• Complement component 2 (C2) is a pivotal constituent of both the classical and lectin pathways. It is cleaved by C1s to form the C3 convertase (C4b2a). Dysregulation of the complement system—including deficiency, dysfunction, or overactivation—is intricately linked to the pathogenesis and progression of various diseases. Several antibody-based therapeutics targeting C2 are currently being explored as immunomodulators in the fields of oncology, inflammation, and transplant rejection. The therapeutic rationale lies in modulating complement system activity to achieve clinical efficacy.
• The exons 1~8 of mouse C2 gene were replaced by human exons 1~18 that encode the whole molecule in B-hC2 mice.
• Mouse C2 mRNA was only detectable in wild-type mice. Human C2 mRNA was exclusively detectable in homozygous B-hC2 mice but not in wild-type mice. Human C2 expression was detected in serum of homozygous B-hC2 mice.
• Complement component 2 (C2) assays are highly sensitive to dynamic cleavage and serum preparation protocols. In mouse serum, the classical pathway is inherently unstable and prone to spontaneous activation, which leads to the premature consumption of C2 and results in measured concentrations that fall below actual physiological levels.
• To rigorously validate the functional integrity of the complement cascade in B-hC2 mice, we employed the HIT420 (Classical Pathway) and HIT421 (Lectin Pathway) functional assays. Unlike traditional hemolytic tests, these kits utilize a solid-phase activation mechanism to quantify the formation of activation products. Our results showed that the functional output of the humanized mice was comparable to that of wild-type (WT) controls, demonstrating that the humanized C2 protein effectively reconstitutes the complement signaling pathways.
• For researchers seeking a more accurate representation of circulating complement protein levels, plasma is recommended as it better preserves these fragile molecules. However, for studies focusing on complement pathway activity, serum remains the gold standard substrate.

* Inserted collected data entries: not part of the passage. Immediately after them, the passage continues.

This is an optimization exercise on Yosys and OpenROAD, whose aim is a short achievable clock period and few clock cycles, not a production implementation. Only simulation tests tie the RTL to the original design; equivalence was not proved. No activity file was given, so power comes from the tool's default toggle rates.

**flow/flow/run.sh**
```bash
#!/bin/bash
set -euo pipefail
MARGIN=${MARGIN:-6.6}
bash standard.sh SETUP_SLACK_MARGIN=$MARGIN finish > standard_flow.log 2>&1
```
**flow/standard.sh**
```bash
#!/bin/bash
# synth_recipe.tcl (not shown) runs the flow's synth.tcl, then flattens the netlist and writes it again
# the make line also repeats each setting of config.mk as NAME=value (left out here)
make -C /OpenROAD-flow-scripts/flow DESIGN_CONFIG=/design/flow/config.mk WORK_HOME=/design/flow/orfs CLKGATE_MAP_FILE= SYNTH_SCRIPT=/design/flow/synth_recipe.tcl "${@:-finish}"
```
**flow/config.mk**
```make
export PLATFORM = sky130hd
export DESIGN_NAME = RV32Core
export DESIGN_NICKNAME = RV32Core
export VERILOG_FILES = /design/flow/design.v
export SDC_FILE = /design/flow/constraint.sdc
export NUM_CORES = 8
export LEC_CHECK = 0
export CAP_MARGIN = 20
export CORE_MARGIN = 2
export CORE_UTILIZATION = 35
export PLACE_DENSITY = 0.55
export SLEW_MARGIN = 20
export SYNTH_HIERARCHICAL = 1
```
**flow/constraint.sdc**
```tcl
create_clock -name core_clock -period 10.0 [get_ports {CPU_CLK}]
set_input_delay 2.0000 -clock core_clock [delete_from_list [all_inputs] [get_ports {CPU_CLK}]]
set_output_delay 2.0000 -clock core_clock [all_outputs]
set_load 0.01 [all_outputs]
```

Gene targeting strategy for B-hC2 mice.

• The exons 1~8 of mouse C2 gene were replaced by human exons 1~18 that encode the whole molecule in B-hC2 mice.
• The promoter and 5’UTR region of the mouse gene are retained.
• The human C2 protein expression is driven by endogenous mouse C2 promoter.

Strain specific analysis of C2 mRNA expression in wild-type C57BL/6JNifdc mice and B-hC2 mice by RT-PCR. Liver RNA were isolated from wild-type C57BL/6JNifdc mice (+/+) and homozygous B-hC2 mice (H/H), then cDNA libraries were synthesized by reverse transcription, followed by PCR with mouse and human C2 primers. Mouse C2 mRNA was only detectable in wild-type mice. Human C2 mRNA was detectable only in homozygous B-hC2 mice but not in wild-type mice.

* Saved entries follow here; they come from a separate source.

Background: an optimization exercise with open tools, aiming at small area and a short achievable clock period. Do not read the settings as production practice.

== xenon ==
// adaptive_filter
module adaptive_filter(
    input wire clk,
    input wire rst_n,
    input wire [31:0] input_signal,
    input wire [31:0] desired_signal,
    output wire [31:0] filtered_signal
);
reg [15:0] d0, d1, d2, d3, d4, d5, d6;
reg [17:0] t6;       
reg [14:0] q7, t7;   
reg [14:0] e;        
reg [6:0]  es1_, es2_, es3_;  
reg [14:0] cnh;      
reg [30:0] ps, pb;   
reg [30:0] fh;       
reg [3:0]  cnt;      
reg        st;       
assign filtered_signal = {fh, 1'b0};
wire ev = cnt[3] | (cnt[2:0] == 3'd7);
wire [14:0] en = ev ? desired_signal[14:0] - {fh[13:0], 1'b0} : 15'd0;
wire [6:0] en0 = {en[12], en[10], en[8], en[6], en[4], en[2], en[0]};
wire [6:0] en1 = {en[13], en[11], en[9], en[7], en[5], en[3], en[1]};
wire tu_1 = cnh[10] ^ ((es1_[0] & q7[10]) | (es2_[0] & q7[9]) | (es3_[0] & t7[10]));
wire tu_2 = cnh[10] & ((es1_[0] & q7[10]) | (es2_[0] & q7[9]) | (es3_[0] & t7[10]));
wire tu_3 = cnh[11] ^ ((es1_[0] & q7[11]) | (es2_[0] & q7[10]) | (es3_[0] & t7[11])) ^ ((es1_[1] & q7[9]) | (es2_[1] & q7[8]) | (es3_[1] & t7[9]));
wire tu_4 = (cnh[11] & ((es1_[0] & q7[11]) | (es2_[0] & q7[10]) | (es3_[0] & t7[11]))) | (((es1_[1] & q7[9]) | (es2_[1] & q7[8]) | (es3_[1] & t7[9])) & (cnh[11] ^ ((es1_[0] & q7[11]) | (es2_[0] & q7[10]) | (es3_[0] & t7[11]))));
wire tu_5 = cnh[12] ^ ((es1_[0] & q7[12]) | (es2_[0] & q7[11]) | (es3_[0] & t7[12])) ^ ((es1_[1] & q7[10]) | (es2_[1] & q7[9]) | (es3_[1] & t7[10]));
wire tu_6 = (cnh[12] & ((es1_[0] & q7[12]) | (es2_[0] & q7[11]) | (es3_[0] & t7[12]))) | (((es1_[1] & q7[10]) | (es2_[1] & q7[9]) | (es3_[1] & t7[10])) & (cnh[12] ^ ((es1_[0] & q7[12]) | (es2_[0] & q7[11]) | (es3_[0] & t7[12]))));
  ...
For scale: about 98 I/O pins, roughly 0.018 mm2 of cells after synthesis.
export LEC_CHECK = 0
export CAP_MARGIN = 20
export CORE_MARGIN = 2
export CORE_UTILIZATION = 55
export SETUP_SLACK_MARGIN = 3.5
export SLEW_MARGIN = 20
create_clock -name core_clock -period 7.5 [get_ports {clk}]
standard.sh (not shown) runs the stock make flow with config.mk's settings and CLKGATE_MAP_FILE= SYNTH_SCRIPT=/design/flow/synth_recipe.tcl, a recipe that flattens the netlist after the stock synthesis.
==> flow/flow/run.sh <==
#!/bin/bash
# Own layout flow: the standard flow (standard.sh) unchanged, except that
# the synthesis skips the generic 'abc -fast' pass that Yosys's synth runs
# before ORFS extracts full/half adders. Without it, the adder trees written
# in the RTL reach extract_fa as written, and ABC maps the remaining logic
# once, at the end, as in the standard flow. Registers, names and every
# later step are the standard ones.
set -euo pipefail
cd "$(dirname "$0")/.."
sed '1s/.*/proc synth {args} { if {[lsearch -exact $args fine:] >= 0} { yosys synth -nofsm -noshare -noabc {*}$args } else { yosys synth -nofsm -noshare {*}$args } }/' \
  synth_recipe.tcl > own_synth.tcl
head -1 own_synth.tcl > own_synth.head.log
sed 's#synth_recipe\.tcl#own_synth.tcl#g' standard.sh > own_standard.sh
bash own_standard.sh finish > own_flow.log 2>&1
> inputs changed (xenon -> yarrow)
==> flow/flow/run.sh <==
#!/bin/bash
# Own layout flow: the standard flow (standard.sh, standard synthesis)
# with two changes:
# 1. Each input and output port gets a plain sky130_fd_sc_hd__buf_2 as its
#    port buffer (the standard flow picks clkdlybuf4s50_1, a slower and
#    larger delay cell). Every port is still buffered.
# 2. Clock tree synthesis runs with ORFS's usual arguments plus
#    -dont_use_dummy_load (no extra load cells hung on the clock tree).
set -euo pipefail
cd "$(dirname "$0")/.."
sed -e 's#^make \(.*\) "\${@:-finish}"$#make \1 "BUFFER_PORTS_ARGS=-buffer_cell sky130_fd_sc_hd__buf_2" "CTS_ARGS=-sink_clustering_enable -repair_clock_nets -dont_use_dummy_load" "${@:-finish}"#' \
  standard.sh > own_standard.sh
bash own_standard.sh finish > own_flow.log 2>&1
xenon -> yarrow: total number of H-tree levels delta 0, exact match. On fraction of area in multi-input gates, yarrow and xenon are neck and neck. Per the comparison of yarrow with xenon, routed wire length now larger, area occupied by registers comparable, layout multi-input combinational cell count now larger. yarrow vs xenon: number of cells in the finished layout apart from fillers up. Summary — largest clock skew in the final design, yarrow relative to xenon: higher, by 49 ps. Re post-layout minimum cycle time: yarrow is 170 ps down on xenon.
No functional check of the RTL was part of any run of this note.

==> port drivers added, routing unchanged <==
In the flow no input, the clock included, has a driving cell. The finished layouts below were timed again as built, in two steps. Step 1: set_driving_cell puts a clkbuf_16 on clk and a buf_2 on each other input, an assumption about the parent block. Step 2, shift: input delay + t, output delay - t, t = (earliest + latest rising clock arrival at the registers) / 2. This alone moves slack from input paths to output paths. Three values: ideal ports, drivers, drivers and shift; two values: the first two.
run | t (ns) | slack for setup (ns) | worst setup path after step 2 | worst data-port slew with drivers (ns) | pins driven straight from the clock port
xenon | 0.636 | 3.451 / 3.451 / 3.214 | input to register | 0.04 | 1
yarrow | 0.604 | 3.620 / 3.620 / 3.455 | input to register | 0.03 | 1
After both steps every run listed still meets setup and hold. The setup slack of xenon, which loses most, moves by 0.000 ns with the drivers and by -0.237 ns with both steps.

Strain specific C2 expression analysis in wild-type C57BL/6JNifdc mice and homozygous humanized B-hC2 mice by ELISA. Serum was collected from wild-type C57BL/6JNifdc mice (+/+) (male, n=3, 10-week-old) and homozygous B-hC2 mice (H/H) (male, n=3, 10-week-old). Expression level of human C2 were analyzed by ELISA (anti-human C2 ELISA kit: Abcam, ab254501). Human C2 was exclusively detectable in homozygous B-hC2 mice (n=3). Values are expressed as mean ± SEM.

Functional activity of the Complement pathway and Lectin Complement of homozygous B-hC2 mice. Serum was collected from wild-type C57BL/6JNifdc mice (+/+) and homozygous B-hC2 mice (H/H) (male, 10 weeks old, n=3) and evaluate the functional activity with the complement kit (Classical Complement Pathway, Mouse Assay, Hycult Biotech, HIT420; Lectin Complement Pathway, Mouse Assay, Hycult Biotech, HIT421). (A) The OD values at 1:20 serum dilution, assayed using the Classical Complement Pathway Assay Kit. (B) Classical Complement Pathway Activity% compared with male wild-type C57BL/6JNifdc mice. (C) The OD values at 1:20 serum dilution, assayed using the Lectin Complement Pathway Assay Kit. (D) Lectin Complement Pathway Activity% compared with male wild-type C57BL/6JNifdc mice.